## Dataset entries
◇ ◇ ◇
**config.mk**
```make
export PLATFORM = sky130hd
export DESIGN_NAME = tx_byte_serializer
export DESIGN_NICKNAME = d
export VERILOG_FILES = /design/src/rtl/tx_pkg.sv /design/src/rtl/tx_byte_fifo.sv /design/src/rtl/tx_byte_serializer.sv
export SDC_FILE = /design/constraint.sdc
export NUM_CORES = 1
export LEC_CHECK = 0
export BUFFER_PORTS_ARGS = -buffer_cell sky130_fd_sc_hd__buf_2
export CORE_MARGIN = 3
export CORE_UTILIZATION = 45
export CTS_CLUSTER_DIAMETER = 50
export DETAILED_ROUTE_END_ITERATION = 8
export PLACE_DENSITY = 0.66
export SLEW_MARGIN = 40
export SYNTH_ARGS = -nofsm -noshare
export SYNTH_HDL_FRONTEND = slang
export SYNTH_SLANG_ARGS = --single-unit
```
**constraint.sdc**
```tcl
create_clock -name i_clk -period 2.66 [get_ports i_clk]
set_input_delay 0.133 -clock i_clk [delete_from_list [all_inputs] [get_ports i_clk]]
set_output_delay 0.133 -clock i_clk [all_outputs]
set_load 0.05 [all_outputs]
```
--- config.mk ---
export PLATFORM = sky130hd
export DESIGN_NAME = program_run_controller
export DESIGN_NICKNAME = d
export VERILOG_FILES = /design/src/rtl/program_run_controller.sv
export SDC_FILE = /design/constraint.sdc
export NUM_CORES = 1
export LEC_CHECK = 0
export ABC_AREA = 1
export CAP_MARGIN = 20
export CORE_ASPECT_RATIO = 0.9
export CORE_MARGIN = 3
export CORE_UTILIZATION = 50
export DETAILED_ROUTE_END_ITERATION = 10
export GPL_TIMING_DRIVEN = 0
export PLACE_DENSITY = 0.8
export SKIP_CTS_REPAIR_TIMING = 1
export SYNTH_ARGS = -nofsm -noshare
export SYNTH_HDL_FRONTEND = slang
export SYNTH_SLANG_ARGS = --single-unit
--- constraint.sdc ---
create_clock -name clk -period 2.55 [get_ports clk]
set_clock_uncertainty 0.15 [all_clocks]
set_input_delay 0.51 -clock clk [delete_from_list [all_inputs] [get_ports clk]]
set_output_delay 0.51 -clock clk [all_outputs]
set_load 0.005 [all_outputs]
--- src/rtl/ccr_unit.sv ---
// Condition-code register {C,N,Z} with jump resolution and a small LIFO
// shadow stack that saves flags on interrupt entry and restores them on RTI.
module ccr_unit #(
  parameter int SHADOW_DEPTH = 2,
  parameter int CW           = $clog2(SHADOW_DEPTH + 1)
) (
  input  logic          clk,
  input  logic          rst,
  input  logic          stall,
  input  logic          alu_valid,
  input  logic [2:0]    alu_flag_we,
  input  logic [2:0]    alu_flags,
  input  logic          setc,
  input  logic          clrc,
  input  logic          jmp_resolve,
  input  logic [1:0]    jmp_cond,
  output logic          jmp_taken,
  input  logic          int_save,
  input  logic          rti_restore,
  output logic [2:0]    ccr,
  output logic [CW-1:0] shadow_count,
  output logic          shadow_full,
  output logic          shadow_empty,
  output logic          err
);
  localparam logic [CW-1:0] DEPTH_C = CW'(SHADOW_DEPTH);

  logic [2:0] shadow [SHADOW_DEPTH];
  logic [2:0] next_flags;
  logic [2:0] top_entry;

  assign shadow_full  = (shadow_count == DEPTH_C);
  assign shadow_empty = (shadow_count == '0);

  // Decision uses only the committed flags; no forwarding from this cycle.
  always_comb begin
    jmp_taken = 1'b0;
    if (jmp_resolve) begin
      case (jmp_cond)
        2'b00:   jmp_taken = 1'b1;
        2'b01:   jmp_taken = ccr[0];
        2'b10:   jmp_taken = ccr[1];
        default: jmp_taken = ccr[2];
      endcase
    end
  end

  // Normal update: jump clear, then ALU write, then clrc, then setc.
  always_comb begin
    next_flags = ccr;
    if (jmp_taken) begin
      case (jmp_cond)
        2'b01:   next_flags[0] = 1'b0;
        2'b10:   next_flags[1] = 1'b0;
        2'b11:   next_flags[2] = 1'b0;
        default: next_flags = ccr;
      endcase
    end
    if (alu_valid)
      next_flags = (next_flags & ~alu_flag_we) | (alu_flags & alu_flag_we);
    if (clrc)
      next_flags[2] = 1'b0;
    if (setc)
      next_flags[2] = 1'b1;
  end

  always_comb begin
    top_entry = 3'b000;
    for (int i = 0; i < SHADOW_DEPTH; i++)
      if (shadow_count == CW'(i + 1))
        top_entry = shadow[i];
  end

  always_ff @(posedge clk) begin
    if (rst) begin
      ccr          <= 3'b000;
      shadow_count <= '0;
      err          <= 1'b0;
      for (int i = 0; i < SHADOW_DEPTH; i++)
        shadow[i] <= 3'b000;
    end else if (!stall) begin
      if (int_save && rti_restore) begin
        err <= 1'b1;
        ccr <= next_flags;
      end else if (rti_restore) begin
        if (shadow_empty) begin
          err <= 1'b1;
          ccr <= next_flags;
        end else begin
          ccr          <= top_entry;
          shadow_count <= shadow_count - CW'(1);
        end
      end else begin
        ccr <= next_flags;
        if (int_save) begin
          if (shadow_full) begin
            err <= 1'b1;
          end else begin
            for (int i = 0; i < SHADOW_DEPTH; i++)
              if (shadow_count == CW'(i))
                shadow[i] <= ccr;
            shadow_count <= shadow_count + CW'(1);
          end
        end
      end
    end
  end
endmodule

--- config.mk ---
export PLATFORM = sky130hd
export DESIGN_NAME = ccr_unit
export DESIGN_NICKNAME = d
export VERILOG_FILES = /design/src/rtl/ccr_unit.sv
export SDC_FILE = /design/constraint.sdc
export NUM_CORES = 1
export LEC_CHECK = 0
export CORE_MARGIN = 5
export CORE_UTILIZATION = 39
export CTS_CLUSTER_SIZE = 14
export DETAILED_ROUTE_END_ITERATION = 16
export PLACE_DENSITY = 0.68
export RECOVER_POWER = 50
export SYNTH_ARGS = -nofsm -noshare
export SYNTH_HDL_FRONTEND = slang
export SYNTH_SLANG_ARGS = --single-unit
export TNS_END_PERCENT = 50
--- constraint.sdc ---
create_clock -name clk -period 2.8 [get_ports clk]
set_input_delay 0.56 -clock clk [delete_from_list [all_inputs] [get_ports clk]]
set_output_delay 0.56 -clock clk [all_outputs]
set_load 0.02 [all_outputs]
; Word-level counts from Yosys, hierarchy flattened
; Memories as Yosys holds them, arrays and structs flattened.
; Cells that the tools add are included.
; Widths: inputs -> output; s select.
[totals]
ff_bits = 6
ramBits = 6
elab_cells = 73
mem_count = 1
[op_classes]
n_addsub = 2
n_eq_ne = 8
muxes = 43
n_bitwise = 8
n_reduce_logical = 8
[memory_table]
columns = memory, words, word_bits, read_ports, rd_ports_with_merged_regs, write_ports, line
row1 = shadow, 2, 3, 2, 0, 2, 28  ; logic [2:0] shadow [SHADOW_DEPTH];
[ops]
columns = operator, count
row1 = $mux 1, 29
row2 = $mux 3, 9
row3 = $mux 2, 4
row4 = $and 3x3->3, 2
row5 = $eq 2x2->1 const B, 3
row6 = $reduce_bool 3->1, 2
row7 = $reduce_and 5->1, 1
row8 = $eq 2x1->1 const B, 2
row9 = $logic_not 2->1, 2
row10 = $ne 2x2->1 const B, 2
row11 = $reduce_and 4->1, 1
row12 = $ne 3x1->1 const B, 1
row13 = $not 3->3, 1
row14 = $or 3x3->3, 1
row15 = $pmux 1 s3, 1
row16 = $add 2x1->2 const B, 1
row17 = $not 1->1, 2
row18 = $or 1x1->1, 2
row19 = $reduce_bool 2->1, 1
row20 = $sub 2x1->2 const B, 1
row21 = $logic_and 1x1->1, 1

; Longest topological paths before layout
; Gate-level depths: netlist of the first run.
[logic_depth]
ltp_word = 12
ltp_mapped = 6

; Least setup slack after synthesis of the first run
; Ideal clock, no wire load.
[synth_timing]
kind = register -> register
from = register shadow_count[0]
to = register shadow_count[1]
setup_time_ps = 79
arrival_ps = 1792
t_required_ps = 2721
slack_ps = 928
stages_incl_launch_ff = 7
cell_sequence = dfxtp_1 -> inv_1 -> ha_1 -> or3b_1 -> a21oi_4 -> nor2_1 -> a211oi_2
[synth_between]
word_cells_on_any_way = 11
[synth_rtl]
columns = item, line
row1 = start: declaration, 21  ; output logic [CW-1:0] shadow_count,
row2 = start signal: assignment, 91  ; shadow_count <= shadow_count - CW'(1);
row3 = start signal: assignment, 102  ; shadow_count <= shadow_count + CW'(1);
row4 = $eq 2x2->1, 32  ; assign shadow_full = (shadow_count == DEPTH_C);
row5 = named net shadow_full, 22  ; output logic shadow_full,
row6 = $ne 2x2->1 (no line), n/a
row7 = $reduce_and 5->1 (no line), n/a
; The timed path passes the listed nets, and every way through them passes these cells. The select of a mux whose other input is x is not followed.
; A chain may end at the register's enable or synchronous reset.

; Worst setup path after layout of the first run
[layout_timing]
from = input port jmp_cond[0]
to = output port jmp_taken
[layout_between]
elab_chain_len = 3
word_cells_on_any_way = 5
[layout_rtl]
columns = item, line
row1 = start: declaration, 16  ; input logic [1:0] jmp_cond,
row2 = $eq 2x2->1 (tied with other cells), 39  ; case (jmp_cond)
row3 = $pmux 1 s3 (*), 39
row4 = $mux 1 (*), 38  ; if (jmp_resolve) begin
row5 = end: declaration, 17  ; output logic jmp_taken,
; Mark *: on every way between the ends. The rest lies on a longest branch, timed or not.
◇ ◇ ◇
## Activity
All lines from the one holding "[layout_rtl]" through the end of the entries need to be given again exactly. Leave out the others.

## Task solution
[layout_rtl]
columns = item, line
row1 = start: declaration, 16  ; input logic [1:0] jmp_cond,
row2 = $eq 2x2->1 (tied with other cells), 39  ; case (jmp_cond)
row3 = $pmux 1 s3 (*), 39
row4 = $mux 1 (*), 38  ; if (jmp_resolve) begin
row5 = end: declaration, 17  ; output logic jmp_taken,
; Mark *: on every way between the ends. The rest lies on a longest branch, timed or not.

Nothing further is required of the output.